* _Your instructions_: Return, word for word, the lines of the listing below from the one with "synth_cell_types: 23" through the one with "374 | 0.415 |", and no other lines.

* _Exercise data_:
**config.mk**
```make
export PLATFORM = sky130hd
export DESIGN_NAME = fwd_scoreboard
export DESIGN_NICKNAME = d
export VERILOG_FILES = /design/src/rtl/fwd_scoreboard.sv
export SDC_FILE = /design/constraint.sdc
export NUM_CORES = 1
export LEC_CHECK = 0
export ABC_AREA = 1
export CAP_MARGIN = 20
export CORE_MARGIN = 2
export CORE_UTILIZATION = 34
export DETAILED_ROUTE_END_ITERATION = 8
export PLACE_DENSITY = 0.77
export SYNTH_ARGS = -nofsm -noshare
export SYNTH_HDL_FRONTEND = slang
export SYNTH_SLANG_ARGS = --single-unit
```
**constraint.sdc**
```tcl
create_clock -name clk -period 1.44 [get_ports clk]
set_input_delay 0.216 -clock clk [delete_from_list [all_inputs] [get_ports clk]]
set_output_delay 0.216 -clock clk [all_outputs]
set_load 0.005 [all_outputs]
```
**src/rtl/fwd_scoreboard.sv**
```systemverilog
// Forwarding scoreboard: tracks every post-EX result in a DEPTH-deep shift register,
// resolves EX operands to the youngest in-flight value and drives RF write-back.
module fwd_scoreboard #(
  parameter int XLEN        = 32,
  parameter int RFIDX_WIDTH = 5,
  parameter int NUM_SRC     = 2,
  parameter int DEPTH       = 2,
  parameter int LOAD_STAGE  = 1
) (
  input  logic                           clk,
  input  logic                           reset,
  input  logic                           ex_valid,
  input  logic                           ex_regwrite,
  input  logic                           ex_is_load,
  input  logic [RFIDX_WIDTH-1:0]         ex_rd,
  input  logic [XLEN-1:0]                ex_result,
  input  logic [NUM_SRC*RFIDX_WIDTH-1:0] ex_src_idx,
  input  logic [NUM_SRC-1:0]             ex_src_use,
  input  logic [NUM_SRC*XLEN-1:0]        rf_rdata,
  input  logic                           flush,
  input  logic                           ld_valid,
  input  logic [XLEN-1:0]                ld_data,
  output logic [NUM_SRC*XLEN-1:0]        fwd_data,
  output logic                           stall,
  output logic                           wb_we,
  output logic [RFIDX_WIDTH-1:0]         wb_rd,
  output logic [XLEN-1:0]                wb_data,
  output logic                           ld_err
);

  localparam int WB_IDX = DEPTH - 1;

  logic                   v_q    [DEPTH];
  logic                   rw_q   [DEPTH];
  logic                   ld_q   [DEPTH];
  logic                   rdy_q  [DEPTH];
  logic [RFIDX_WIDTH-1:0] rd_q   [DEPTH];
  logic [XLEN-1:0]        data_q [DEPTH];

  logic                   v_d    [DEPTH];
  logic                   rw_d   [DEPTH];
  logic                   ld_d   [DEPTH];
  logic                   rdy_d  [DEPTH];
  logic [RFIDX_WIDTH-1:0] rd_d   [DEPTH];
  logic [XLEN-1:0]        data_d [DEPTH];

  logic                   ld_err_q;
  logic                   ld_err_d;
  logic                   ld_pend;
  logic                   ld_fill;
  logic                   wb_byp;
  logic [NUM_SRC-1:0]     src_wait;

  // A load is outstanding only while it sits un-filled at the return stage.
  assign ld_pend = v_q[LOAD_STAGE] && ld_q[LOAD_STAGE] && !rdy_q[LOAD_STAGE];
  assign ld_fill = ld_valid && ld_pend;

  // Operand resolution: walk oldest to youngest so the youngest match overwrites.
  always_comb begin
    fwd_data = rf_rdata;
    src_wait = '0;
    for (int k = 0; k < NUM_SRC; k++) begin
      for (int i = DEPTH - 1; i >= 0; i--) begin
        if (v_q[i] && rw_q[i] && (rd_q[i] != '0) &&
            (rd_q[i] == ex_src_idx[k*RFIDX_WIDTH +: RFIDX_WIDTH])) begin
          if (rdy_q[i]) begin
            fwd_data[k*XLEN +: XLEN] = data_q[i];
            src_wait[k]              = 1'b0;
          end else if ((i == LOAD_STAGE) && ld_q[i] && ld_valid) begin
            fwd_data[k*XLEN +: XLEN] = ld_data;
            src_wait[k]              = 1'b0;
          end else begin
            fwd_data[k*XLEN +: XLEN] = data_q[i];
            src_wait[k]              = 1'b1;
          end
        end
      end
    end
  end

  assign stall = ex_valid && |(src_wait & ex_src_use);

  // Next-state: shift every entry one stage, inserting EX or a bubble at the head.
  always_comb begin
    v_d[0]    = ex_valid && !stall && !flush;
    rw_d[0]   = ex_regwrite;
    ld_d[0]   = ex_is_load;
    rdy_d[0]  = !ex_is_load;
    rd_d[0]   = ex_rd;
    data_d[0] = ex_result;
    for (int i = 1; i < DEPTH; i++) begin
      v_d[i]  = v_q[i-1];
      rw_d[i] = rw_q[i-1];
      ld_d[i] = ld_q[i-1];
      rd_d[i] = rd_q[i-1];
      if ((i == LOAD_STAGE + 1) && ld_fill) begin
        rdy_d[i]  = 1'b1;
        data_d[i] = ld_data;
      end else begin
        rdy_d[i]  = rdy_q[i-1];
        data_d[i] = data_q[i-1];
      end
    end
    ld_err_d = ld_valid && !ld_pend;
  end

  // Stage registers: only the valid bits and the error pulse see reset.
  always_ff @(posedge clk) begin
    if (reset) begin
      for (int i = 0; i < DEPTH; i++) begin
        v_q[i] <= 1'b0;
      end
      ld_err_q <= 1'b0;
    end else begin
      for (int i = 0; i < DEPTH; i++) begin
        v_q[i] <= v_d[i];
      end
      ld_err_q <= ld_err_d;
    end
  end

  always_ff @(posedge clk) begin
    for (int i = 0; i < DEPTH; i++) begin
      rw_q[i]   <= rw_d[i];
      ld_q[i]   <= ld_d[i];
      rdy_q[i]  <= rdy_d[i];
      rd_q[i]   <= rd_d[i];
      data_q[i] <= data_d[i];
    end
  end

  // Write-back from the oldest entry; a load returning at WB is written straight through.
  assign wb_byp  = (LOAD_STAGE == WB_IDX) && ld_fill;
  assign wb_we   = v_q[WB_IDX] && rw_q[WB_IDX] && (rd_q[WB_IDX] != '0) &&
                   (rdy_q[WB_IDX] || wb_byp);
  assign wb_rd   = rd_q[WB_IDX];
  assign wb_data = wb_byp ? ld_data : data_q[WB_IDX];
  assign ld_err  = ld_err_q;

endmodule

```
==> flow_summary.yaml, run 1 <==
layout:
  final_util: 0.762
  antennaDiodeCount: 0
  fill_cells: 857
  seq_area_um2: 1690
  area_growth_pct: 118
  drive_gt1_frac: 0.429
  multi_input_area_um2: 3000
  final_nets: 1140
  instances_no_fill: 1160
grt:
  antenna_found_initial: 0
  grt_max_degree: 23
  grt_pass1_vias: 5482
  track_usage: 0.276
  grt_pass1_wl_mm: 28.2
  grt-ovfl-total: 0
die:
  die-height_um: 116
  ioPinCount: 256
  start_util: 0.350
  die_area_um2: 13400
  placementRows: 40
  chipWidth_um: 116
  coreArea_um2: 12100
power:
  ir_drop_mv: 0.617
  powerDensity_nw_per_um2: 653
  p_leak_uw: 0.00408
setup_path:
  startpoint_type: "flip-flop"
  crit_family: "buffers and inverters"
  critPathRequiredTime_ns: 1.22
  critPathMaxStageDelay_ns: 0.36
  cp-end-kind: "primary output"
  path_max_fanout: 8
  slowest_stage: "dfxtp_4"
  critPathKind: "reg -> out"
  path_cells: "xor2_1 > nor2_2 > nand3_4 > buf_12 > clkbuf_16 > nor2_1 > a21oi_1 > o21ai_1 > dlygate4sd2_1"
  critPathArrivalTime_ns: 2.08
  cp_num_buf_inv: 3
drt:
  num_vias: 5831
  routed_wl_mm: 20.9
  drtPass1Iterations: 5
  via_per_inst: 5.03
  drtIter0Drc: 311
  drcViolationCount: 0
  detail_route.wl_per_cell_um: 18.0
  drtAntennaViolNets: 0
sta:
  max_freq_mhz: 436
  fin_skew_ns: 0.00468
  rsz0062_at_grt: "yes"
  slew_headroom: 0.627
  finalCritPeriodShare: 1.59
  setup_viol: 99
  period_minus_slack_ns: 2.30
  setup_ws_ns: -0.855
  maxSlewViolCount: 0
  tightest_slew_ns: 0.554
  final-hold-violation-count: 0
place:
  portBuffers: 255
  gp_congestion: 0.866
  place_worst_setup_slack_ns: -1.20
  hpwl_mm: 11.6
  dp_cells: 1067
cts:
  cts_hold_buffers: 0
  root_buffer: "clkbuf_16"
  cts_tree: "done"
  clk_pin_slew_ns: 0.06
  cts_num_sinks: 83
  clock_latency_ns: 0.33
  cts_buffers: 9
  htreeDepth: 3
  cts_max_path_buffers: 2
run:
  maxCapViolCount: 0
synth:
  netlist_area_um2: 4240
  yosysTopAreaCell: "dfxtp_1"
  synth_cell_types: 23
  synth_top_area_frac: 0.392
  yosysMostFrequentCell: "nand2_1"
  synth_area_per_cell_um2: 6.62
  yosys_warnings: 0
  synth_ff_type: "dfxtp_1"
  synth_commonest_cells: "nand2_1, a21oi_1, dfxtp_1, nor2_1, o21ai_0"
  async_flop_share: 0
  synth-edff-count: 0
  synth_fp_nets: 792
  synth-seq-cells: 83
  yosysSeqAreaShare: 0.392
  synth.area.top_cells: "dfxtp_1, a21oi_1, nand2_1"
  synthCells: 640
run_status:
  status: "finished with violations"
  violations: "setup timing"
worst_hold_path:
  min_path_type: "in -> reg"
[registers in the layout, indices dropped and copies added, names as in the netlist]
register	count
data_q	64
ld_err	1
ld_q	2
rd_q	10
rdy_q	2
rw_q	2
v_q	2
[worst reg2reg max path, delay by kind of cell, from the launching register on]
kind,cells,cell delay [ns]
flops,1,0.37
buf+inv,1,0.15
xor+xnor,1,0.18
simple gates,6,0.67
[final timing paths]
kind | start | end | slack (ns) | cells past startpoint
hold / removal | ex_rd[0] | rd_q[0][0]$_DFF_P_ | 0.32 | 1
setup / recovery | rd_q[0][9]$_DFF_P_ | fwd_data[7] | -0.86 | 9
setup reg to reg | rd_q[0][2]$_DFF_P_ | v_q[0][0]$_SDFF_PP0_ | -0.03 | 8
hold reg to reg | ld_q[0][0]$_DFF_P_ | ld_q[0][1]$_DFF_P_ | 0.33 | 0
[final cells by class]
| cell class | count | share of cell area |
|---|---|---|
| Inverter | 55 | 0.0232 |
| Tap cell | 168 | 0.0228 |
| Timing Repair Buffer | 374 | 0.415 |
| Multi-Input combinational cell | 465 | 0.325 |
| Sequential cell | 83 | 0.183 |
| Clock buffer | 13 | 0.0293 |
| Clock inverter | 2 | 0.00108 |
[kinds of logic (layout without fill, tap and decap cells)]
| logic type | after synthesis | count (layout) | share of synthesized area |
|---|---|---|---|
| xor+xnor | 13 | 13 | 0.0269 |
| compound gates | 195 | 195 | 0.230 |
| buf+inv | 92 | 444 | 0.0936 |
| flops | 83 | 83 | 0.392 |
| simple gates | 257 | 257 | 0.257 |
[placed cells by master (no fill, tap or decap), types with 12 or more instances in the layout]
cell type	Yosys	layout
dfxtp_1	83	72
buf_2	17	89
buf_12	0	19
nor2_1	83	45
nor2_4	0	21
o21ai_1	28	42
a21oi_1	99	54
buf_16	0	15
nor2_2	1	18
o21ai_0	68	12
nand2_1	127	88
clkdlybuf4s50_1	0	146
buf_6	3	24
or2_0	30	26
nand2_2	0	29
clkbuf_16	0	14
buf_4	2	44
inv_1	52	49
o21ai_2	0	41
a21oi_2	0	39
[timing repair]
| action | in CTS | in global routing |
|---|---|---|
| buffers inserted | 36 | 27 |
| endpoints found under the setup margin | 102 | 103 |
| pin swaps | 39 | 61 |
| gates resized for setup | 477 | 268 |
| cloned | 18 | 5 |
[where the power goes]
group	internal (uW)	switching [uW]
clock network	1300	886
registers	2420	106
logic	791	536
[layer usage]
| layer | track usage | vias up | wire length (um) |
|---|---|---|---|
| li1 | - | 2786 | - |
| met1 | 0.324 | 2732 | 8260 |
| met2 | 0.489 | 267 | 10700 |
| met3 | 0.0533 | 46 | 1350 |
| met4 | 0.122 | 0 | 621 |
| met5 | 0 | - | 0 |
[per-stage QoR]
step	instance area, um2	TNS, ns	hold WS (ns)	power (uW)
floorplan	4300	-2.77	0.244	2880
global placement	7290	-99.87	0.312	3730
detailed placement	7290	-102.25	0.312	3740
CTS	8410	-66.82	0.305	5890
global route	9230	-72.19	0.308	6290
finish	9230	-64.23	0.317	6030
(Power assumes the default switching activity.)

* _The answer_:
  synth_cell_types: 23
  synth_top_area_frac: 0.392
  yosysMostFrequentCell: "nand2_1"
  synth_area_per_cell_um2: 6.62
  yosys_warnings: 0
  synth_ff_type: "dfxtp_1"
  synth_commonest_cells: "nand2_1, a21oi_1, dfxtp_1, nor2_1, o21ai_0"
  async_flop_share: 0
  synth-edff-count: 0
  synth_fp_nets: 792
  synth-seq-cells: 83
  yosysSeqAreaShare: 0.392
  synth.area.top_cells: "dfxtp_1, a21oi_1, nand2_1"
  synthCells: 640
run_status:
  status: "finished with violations"
  violations: "setup timing"
worst_hold_path:
  min_path_type: "in -> reg"
[registers in the layout, indices dropped and copies added, names as in the netlist]
register	count
data_q	64
ld_err	1
ld_q	2
rd_q	10
rdy_q	2
rw_q	2
v_q	2
[worst reg2reg max path, delay by kind of cell, from the launching register on]
kind,cells,cell delay [ns]
flops,1,0.37
buf+inv,1,0.15
xor+xnor,1,0.18
simple gates,6,0.67
[final timing paths]
kind | start | end | slack (ns) | cells past startpoint
hold / removal | ex_rd[0] | rd_q[0][0]$_DFF_P_ | 0.32 | 1
setup / recovery | rd_q[0][9]$_DFF_P_ | fwd_data[7] | -0.86 | 9
setup reg to reg | rd_q[0][2]$_DFF_P_ | v_q[0][0]$_SDFF_PP0_ | -0.03 | 8
hold reg to reg | ld_q[0][0]$_DFF_P_ | ld_q[0][1]$_DFF_P_ | 0.33 | 0
[final cells by class]
| cell class | count | share of cell area |
|---|---|---|
| Inverter | 55 | 0.0232 |
| Tap cell | 168 | 0.0228 |
| Timing Repair Buffer | 374 | 0.415 |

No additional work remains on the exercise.